Everyone has a favourite colour, but did you know that there’s a lot of evidence showing how colour can have an impact on everyday situations?

Red means stop. Green means go. It may seem simple but this is an example of how we use colour to communicate every day. But as well as being consciously aware of colour, it’s possible that colour can also have a big effect on our mind-set, even when we don’t know it. Here are just a few of the areas in which you could utilise the power of colour:


If you work in a creative industry and try to surround yourself with colour, you might want to consider green. That’s according to one theory, which says that glimpses of green can enhance creative output. In four experiments they observed that when participants looked at green before completing picture-based and word-based tasks, their creativity was enhanced compared to those who looked at red, blue, white or grey.1
Tip: Green is great for creativity.

Sport & Exercise

Colour can play a big part in performance, but make sure you check whether you’re on your own or in a team. In individual tasks, red can decrease exercise performance. In one experiment, participants viewed red before a strength test, and although they reached the same peak force, they produced the force slower than those who viewed grey or blue beforehand.However, when it comes to a team sport, red is for winners.3 It’s all to do with aggression and dominance. Atrill (2008) analysed more than 50 years of elite football and found a performance advantage for teams wearing red. Apparently, teams playing against red can feel threatened, which in turn reduces confidence.
Tip: Wear red as a team, but not on your own.

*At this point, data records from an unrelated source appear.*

File: src/rtl/wpc_pkg.sv
package wpc_pkg;
  localparam int STAT_W    = 8;
  localparam int ZONE_W    = 2;
  localparam int BUSY_BIT  = 0;
  localparam int WE_BIT    = 1;
  localparam int ZONE_LSB  = 2;
  localparam int LOCK_BIT  = 7;

  typedef enum logic [ZONE_W-1:0] {
    ZONE_NONE    = 2'b00,
    ZONE_QUARTER = 2'b01,
    ZONE_HALF    = 2'b10,
    ZONE_ALL     = 2'b11
  } wpc_zone_e;

  typedef struct packed {
    logic              lock;
    logic [ZONE_W-1:0] zone;
  } wpc_cfg_t;
endpackage

File: src/rtl/wpc_rst_sync.sv
module wpc_rst_sync #(
  parameter int STAGES = 2
) (
  input  logic clk,
  input  logic arst_n,
  output logic rst_q_n
);
  logic [STAGES-1:0] chain_q;
  logic [STAGES-1:0] chain_d;

  always_comb begin
    chain_d = {chain_q[STAGES-2:0], 1'b1};
  end

  always_ff @(posedge clk or negedge arst_n) begin
    if (!arst_n) chain_q <= '0;
    else         chain_q <= chain_d;
  end

  assign rst_q_n = chain_q[STAGES-1];
endmodule

File: src/rtl/wpc_pin_sync.sv
module wpc_pin_sync #(
  parameter int STAGES    = 2,
  parameter bit RESET_VAL = 1'b0
) (
  input  logic clk,
  input  logic rst_n,
  input  logic pin_i,
  output logic pin_o
);
  logic [STAGES-1:0] stage_q;

  genvar g;
  generate
    for (g = 0; g < STAGES; g++) begin : g_stage
      logic d;
      if (g == 0) begin : g_first
        assign d = pin_i;
      end else begin : g_next
        assign d = stage_q[g-1];
      end
      always_ff @(posedge clk or negedge rst_n) begin
        if (!rst_n) stage_q[g] <= RESET_VAL;
        else        stage_q[g] <= d;
      end
    end
  endgenerate

  assign pin_o = stage_q[STAGES-1];
endmodule

File: src/rtl/wpc_we_flag.sv
module wpc_we_flag (
  input  logic clk,
  input  logic rst_n,
  input  logic set_i,
  input  logic clr_i,
  output logic flag_o
);
  logic flag_q;
  logic flag_d;
  logic flag_en;

  always_comb begin
    flag_en = set_i | clr_i;
    if (clr_i)      flag_d = 1'b0;
    else if (set_i) flag_d = 1'b1;
    else            flag_d = flag_q;
  end

  always_ff @(posedge clk or negedge rst_n) begin
    if (!rst_n)       flag_q <= 1'b0;
    else if (flag_en) flag_q <= flag_d;
  end

  assign flag_o = flag_q;
endmodule

File: src/rtl/wpc_cfg_reg.sv
module wpc_cfg_reg
  import wpc_pkg::*;
(
  input  logic     clk,
  input  logic     rst_n,
  input  logic     load_i,
  input  wpc_cfg_t cfg_i,
  output wpc_cfg_t cfg_o
);
  wpc_cfg_t cfg_q;
  wpc_cfg_t cfg_d;

  always_comb begin
    cfg_d = load_i ? cfg_i : cfg_q;
  end

  always_ff @(posedge clk or negedge rst_n) begin
    if (!rst_n)      cfg_q <= '0;
    else if (load_i) cfg_q <= cfg_d;
  end

  assign cfg_o = cfg_q;
endmodule

File: src/rtl/wpc_zone_check.sv
module wpc_zone_check
  import wpc_pkg::*;
#(
  parameter int ADDR_W = 15
) (
  input  logic [ADDR_W-1:0] addr_i,
  input  logic [ZONE_W-1:0] zone_i,
  output logic              prot_o
);
  localparam int TOP = ADDR_W - 1;
  logic [1:0] quarter;

  assign quarter = addr_i[TOP -: 2];

  always_comb begin
    case (wpc_zone_e'(zone_i))
      ZONE_NONE:    prot_o = 1'b0;
      ZONE_QUARTER: prot_o = (quarter == 2'b11);
      ZONE_HALF:    prot_o = quarter[1];
      ZONE_ALL:     prot_o = 1'b1;
      default:      prot_o = 1'b1;
    endcase
  end
endmodule

File: src/rtl/wpc_ctrl.sv
module wpc_ctrl
  import wpc_pkg::*;
#(
  parameter int ADDR_W      = 15,
  parameter int SYNC_STAGES = 2
) (
  input  logic              clk,
  input  logic              arst_n,
  input  logic              wp_n_i,
  input  logic              busy_i,
  input  logic              we_set_i,
  input  logic              we_clr_i,
  input  logic              arr_wr_i,
  input  logic [ADDR_W-1:0] arr_addr_i,
  input  logic              cfg_wr_i,
  input  logic [STAT_W-1:0] cfg_data_i,
  output logic              arr_grant_o,
  output logic              cfg_grant_o,
  output logic              hw_locked_o,
  output logic [STAT_W-1:0] status_o
);
  logic     rst_q;
  logic     wp_n_q;
  logic     we_flag;
  logic     zone_prot;
  logic     flag_clr;
  wpc_cfg_t cfg_cur;
  wpc_cfg_t cfg_new;

  wpc_rst_sync #(.STAGES(SYNC_STAGES)) u_rst (
    .clk     (clk),
    .arst_n  (arst_n),
    .rst_q_n (rst_q)
  );

  wpc_pin_sync #(.STAGES(SYNC_STAGES), .RESET_VAL(1'b0)) u_pin (
    .clk   (clk),
    .rst_n (rst_q),
    .pin_i (wp_n_i),
    .pin_o (wp_n_q)
  );

  wpc_zone_check #(.ADDR_W(ADDR_W)) u_zone (
    .addr_i (arr_addr_i),
    .zone_i (cfg_cur.zone),
    .prot_o (zone_prot)
  );

  always_comb begin
    hw_locked_o = cfg_cur.lock & ~wp_n_q;
    arr_grant_o = arr_wr_i & we_flag & ~zone_prot;
    cfg_grant_o = cfg_wr_i & we_flag & ~hw_locked_o;
    flag_clr    = we_clr_i | arr_grant_o | cfg_grant_o;
    cfg_new.lock = cfg_data_i[LOCK_BIT];
    cfg_new.zone = cfg_data_i[ZONE_LSB +: ZONE_W];
  end

  wpc_we_flag u_flag (
    .clk    (clk),
    .rst_n  (rst_q),
    .set_i  (we_set_i),
    .clr_i  (flag_clr),
    .flag_o (we_flag)
  );

  wpc_cfg_reg u_cfg (
    .clk    (clk),
    .rst_n  (rst_q),
    .load_i (cfg_grant_o),
    .cfg_i  (cfg_new),
    .cfg_o  (cfg_cur)
  );

  always_comb begin
    status_o                        = '0;
    status_o[BUSY_BIT]              = busy_i;
    status_o[WE_BIT]                = we_flag;
    status_o[ZONE_LSB +: ZONE_W]    = cfg_cur.zone;
    status_o[LOCK_BIT]              = cfg_cur.lock;
  end
endmodule

File: config.mk
export PLATFORM = sky130hd
export DESIGN_NAME = wpc_ctrl
export DESIGN_NICKNAME = d
export VERILOG_FILES = /design/src/rtl/wpc_pkg.sv /design/src/rtl/wpc_rst_sync.sv /design/src/rtl/wpc_pin_sync.sv /design/src/rtl/wpc_we_flag.sv /design/src/rtl/wpc_cfg_reg.sv /design/src/rtl/wpc_zone_check.sv /design/src/rtl/wpc_ctrl.sv
export SDC_FILE = /design/constraint.sdc
export NUM_CORES = 1
export LEC_CHECK = 0
export ABC_AREA = 1
export CORE_UTILIZATION = 25
export DETAILED_ROUTE_END_ITERATION = 12
export GPL_TIMING_DRIVEN = 0
export PLACE_DENSITY = 0.76
export SYNTH_ARGS = -nofsm -noshare
export SYNTH_HDL_FRONTEND = slang
export SYNTH_HIERARCHICAL = 1
export SYNTH_SLANG_ARGS = --single-unit
File: constraint.sdc
create_clock -name clk -period 1.22 [get_ports clk]
set_input_delay 0.305 -clock clk [delete_from_list [all_inputs] [get_ports clk]]
set_output_delay 0.305 -clock clk [all_outputs]
set_load 0.02 [all_outputs]
==> summary.md <==
| Metric | Value |
|---|---|
| Detailed placement HPWL | `491 µm` |
| Share of post-route cells with drive strength above 1 | `40.3%` |
| R2R depth | `8` |
| CTS H-tree depth | `1` |
| Routed vias/inst | `~3.9` |
| Hold Crit Class | `flop to asynchronous set/reset pin` |
| Total negative slack | `-331 ps` |
| Die height | `39.9 µm` |
| Core Area | `about 0.0013 mm²` |
| Syn-to-layout area delta | `79.1%` |
| Clock Skew | `4.95 ps` |
| First-pass GRT wire length | `between 900 and 1000 µm` |
| P_int | `around 0.57 mW` |
| Number of max-cap violations | `0` |
| DR pass1 iterations | `1` |
| Syn Std Cell Area | `roughly 360 µm²` |
| CTS tree | `done` |
| Clock slew at reported path FFs | `about 50 ps` |
| Post-route ant nets | `0` |
| GR Overflow Total | `0` |
| Total Die Area | `about 0.0016 mm²` |
| Initial Util | `a little over a quarter` |
| I/O pin total | `42` |
| Area of the multi-input gates | `between 100 and 150 µm²` |
| # nets final | `roughly 110` |
| CP Class | `flop to output pin` |
| Flops & latches, synth | `8` |
| Pwr per Cell Area | `roughly 1300 mW/mm²` |
| Hold Vio Cnt, Final | `0` |
| Setup ws final | `-212 ps` |
| Crit end category | `output pin` |
| Post-synth top cells | `nand2_1, dfrtp_1, inv_1, buf_4` |
| Routed WL | `678 µm` |
| FMAX | `between 600 and 700 MHz` |
| Worst R2R Start | `u_cfg/cfg_o[0]$_DFFE_PN0P_` |
| CTS Buf Count | `3` |
| Combinational share of power | `between 30% and 40%` |
| Vias | `338` |
| Initial drt markers | `0` |
| Port buffer count | `19` |
| NetSw | `around 0.26 mW` |
| Max-slew violation count | `0` |
| # fillers | `about 150` |
| Tcrit/Tclk final | `117%` |
| CTS Root Cell | `clkbuf_4` |
| P_leak | `approximately 0.36 nW` |
| Arr. time, crit path | `roughly 1100 ps` |
| Most used flip-flop cell after synthesis | `dfrtp_1` |
| Crit path from | `u_cfg/cfg_o[0]$_DFFE_PN0P_` |
| DP Worst Slack | `-786 ps` |
| Post-synth EDFFs | `0` |
| CP Max Fanout | `4` |
| Worst-path cell chain | `o21ai_1 > nand2_1 > inv_1 > nand3_2 > inv_2 > buf_6` |
| Largest net degree at the start of global routing | `7` |
| Rows | `13` |
| DR DRC count | `0` |
| Cell with the most instances after synthesis | `nand2_1` |
| N_diodes | `0` |
| Syn Area/Cell | `approximately 8.5 µm²` |
| Synth top area share | `55.7%` |
| Library cells used by synthesis | `11` |
| Critical path depth | `6` |
| Clock Latency Late Sink | `250 ps` |
| Required time of the critical path | `between 900 and 1000 ps` |
| Vias in the first global route | `276` |
| Switching Fraction | `31.7%` |
| Routability cong. | `approximately 0.72` |
| CTS Hold Buffers Added | `0` |
| WP buf/inv | `3` |
| CP top delay family | `flip-flops` |
| Clk pwr share | `23.1%` |
| Tot GR Track Use | `under 10%` |
| Clk buf depth | `2` |
| Max VDD drop | `0.639 mV` |
| Outcome | `finished, violations left` |
| Slowest-stage cell, CP | `dfrtp_1` |
| Seq/Total Area, Yosys | `about 56%` |
| Crit path largest cell delay | `~400 ps` |
| Post-Syn Instances | `between 40 and 50` |
| Sequential cell fraction of total power | `between 40% and 50%` |
| Failing checks | `setup timing` |
| Die X | `between 30 and 40 µm` |
| Fin crit period | `1430 ps` |
| RSZ-0062 raised after global routing | `true` |
| Synth warn | `6` |
| DR WL/cell | `approximately 8 µm` |
| Worst Setup Start Kind | `flop` |
| Storage cell area | `~200 µm²` |
| Initial antenna violation count | `0` |
| Ys async rst share | `100%` |
| Final Setup Violations | `3` |
| Yosys top cell by area | `dfrtp_1` |
| Clk sinks | `8` |
| Top area cells in the synthesized netlist | `dfrtp_1, nand2_1, buf_4` |
## power by group through the flow
| stage | clock (mW) | sequential, mW | combinational [mW] |
|---|---|---|---|
| 2_1_floorplan | 0 | 0.379 | 0.106 |
| 3_3_place_gp | 0 | 0.345 | 0.283 |
| 3_5_place_dp | 0 | 0.348 | 0.282 |
| 4_1_cts | 0.205 | 0.343 | 0.301 |
| 5_1_grt | 0.213 | 0.350 | 0.327 |
| 6_report | 0.193 | 0.341 | 0.301 |
## layer usage
layer / vias to the layer above / GRT usage, % / part of all wire [%] / routed length [µm]
met3: 0 / 1.70 / 11 / 77
met4: 0 / 10.3 / 0 / 0
met2: 17 / 14.1 / 47 / 317
met5: - / 0 / 0 / 0
met1: 147 / 10.9 / 42 / 283
li1: 174 / - / - / -
## what timing repair did
item                                    4_1_cts  5_1_grt
setup buffers                                 5        1
endpoints found under the setup margin        8        6
pin swaps                                     5        2
resized for setup                            39        4
## layout make-up
cell class	instances	share of cell area, %
Inverter	8	4.67
Clock buffer	3	3.50
Tap cell	15	2.92
Multi-Input combinational cell	23	16.5
Sequential cell	8	31.1
Timing Repair Buffer	25	34.8
Buffer	5	6.42
## final timing paths
path | endpoint | slack [ps]
min in group clk | u_pin/pin_o$_DFF_PN0_ | 350
max in group asynchronous | u_rst/chain_q[0]$_DFF_PN0_ | 890
worst max register to register | u_flag/flag_o$_DFFE_PN0P_ | 30
worst min register to register | u_cfg/cfg_o[1]$_DFFE_PN0P_ | 90
worst max-delay path | arr_grant_o | -210
worst min-delay path | u_cfg/cfg_o[1]$_DFFE_PN0P_ | 90
## cell usage in the layout (no fill, tap or decap)
| master | count |
|---|---|
| dlygate4sd2_1 | 5 |
| nand2_1 | 11 |
| nand2_2 | 2 |
| dfrtp_1 | 8 |
| nand3_1 | 1 |
| o21ai_1 | 1 |
| nand3_2 | 2 |
| clkbuf_4 | 3 |
| conb_1 | 4 |
| buf_6 | 5 |
| buf_4 | 10 |
| nor2_1 | 2 |
| clkdlybuf4s50_1 | 8 |
| buf_2 | 2 |
| inv_2 | 5 |
| inv_1 | 3 |
## worst reg2reg max path: cells and delay by family, from the launching register on
kind            cells  cell delay, ps
simple gates        4             230
compound gates      1             130
buf+inv             3             320
flops               1             400
## flip-flops by register name (all words and copies together) (netlist names)
register and cells:
u_pin/g_stage.d 1, u_rst/chain_q 2, u_cfg/cfg_o 3, u_flag/flag_o 1, u_pin/pin_o 1
## cell families after synthesis
kind of cell	Yosys count	share of synthesized area, %
buffers and inverters	13	18.8
AO/OA/AOI/OAI	1	1.39
flip-flops	8	55.7
other	2	2.09
AND/OR/NAND/NOR	18	22.0
## through the flow
step           hold slack, ps  cells  power [mW]  util [%]  cell area (µm²)
2_1_floorplan            9.41     44       0.485         -              367
3_3_place_gp             92.6     78       0.627      43.7              576
3_5_place_dp             98.7     78       0.629      43.7              576
4_1_cts                   103     86       0.848      48.4              638
5_1_grt                   116     87       0.890      48.8              643
6_report                 93.2     87       0.835      48.8              643
No activity file was read; power rests on OpenSTA's default activity.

It’s not just the colour of your food that affects how you enjoy it, but also the colours around you. Apparently, being surrounded by red stimulates appetite, making it a popular choice for fast food restaurants. On the other hand, excessive use of the colour blue can be an appetite suppressant, because we recognise it as an unnatural colour for food.4
Individual colours can help to enhance different foods and drinks too. Coffee feels hotter in a red cup5, popcorn tastes sweeter from a red bowl6, hot chocolate is ‘more chocolaty’ in an orange cup7 and red wine has a better flavour in a blue glass8. Something to think about next time you have a dinner party.

Tip: Try blue if you want to lose weight.



When it comes to shopping, it’s best to try and keep your customers in a relaxed state of mind, so they can focus on what they want to buy. Many stores, buildings and even websites make sure they keep everyone on side by using blue. It all comes down to atmospherics – and it really works, since blue stores and websites are rated as more relaxing, less crowded and even more trustworthy.9

Tip: Shop owners, think blue.


It seems colour can affect everything you’re doing, even if you don’t know it. So, next time you’re going to exercise or doing a creative task, remember to check you’re wearing the right colour.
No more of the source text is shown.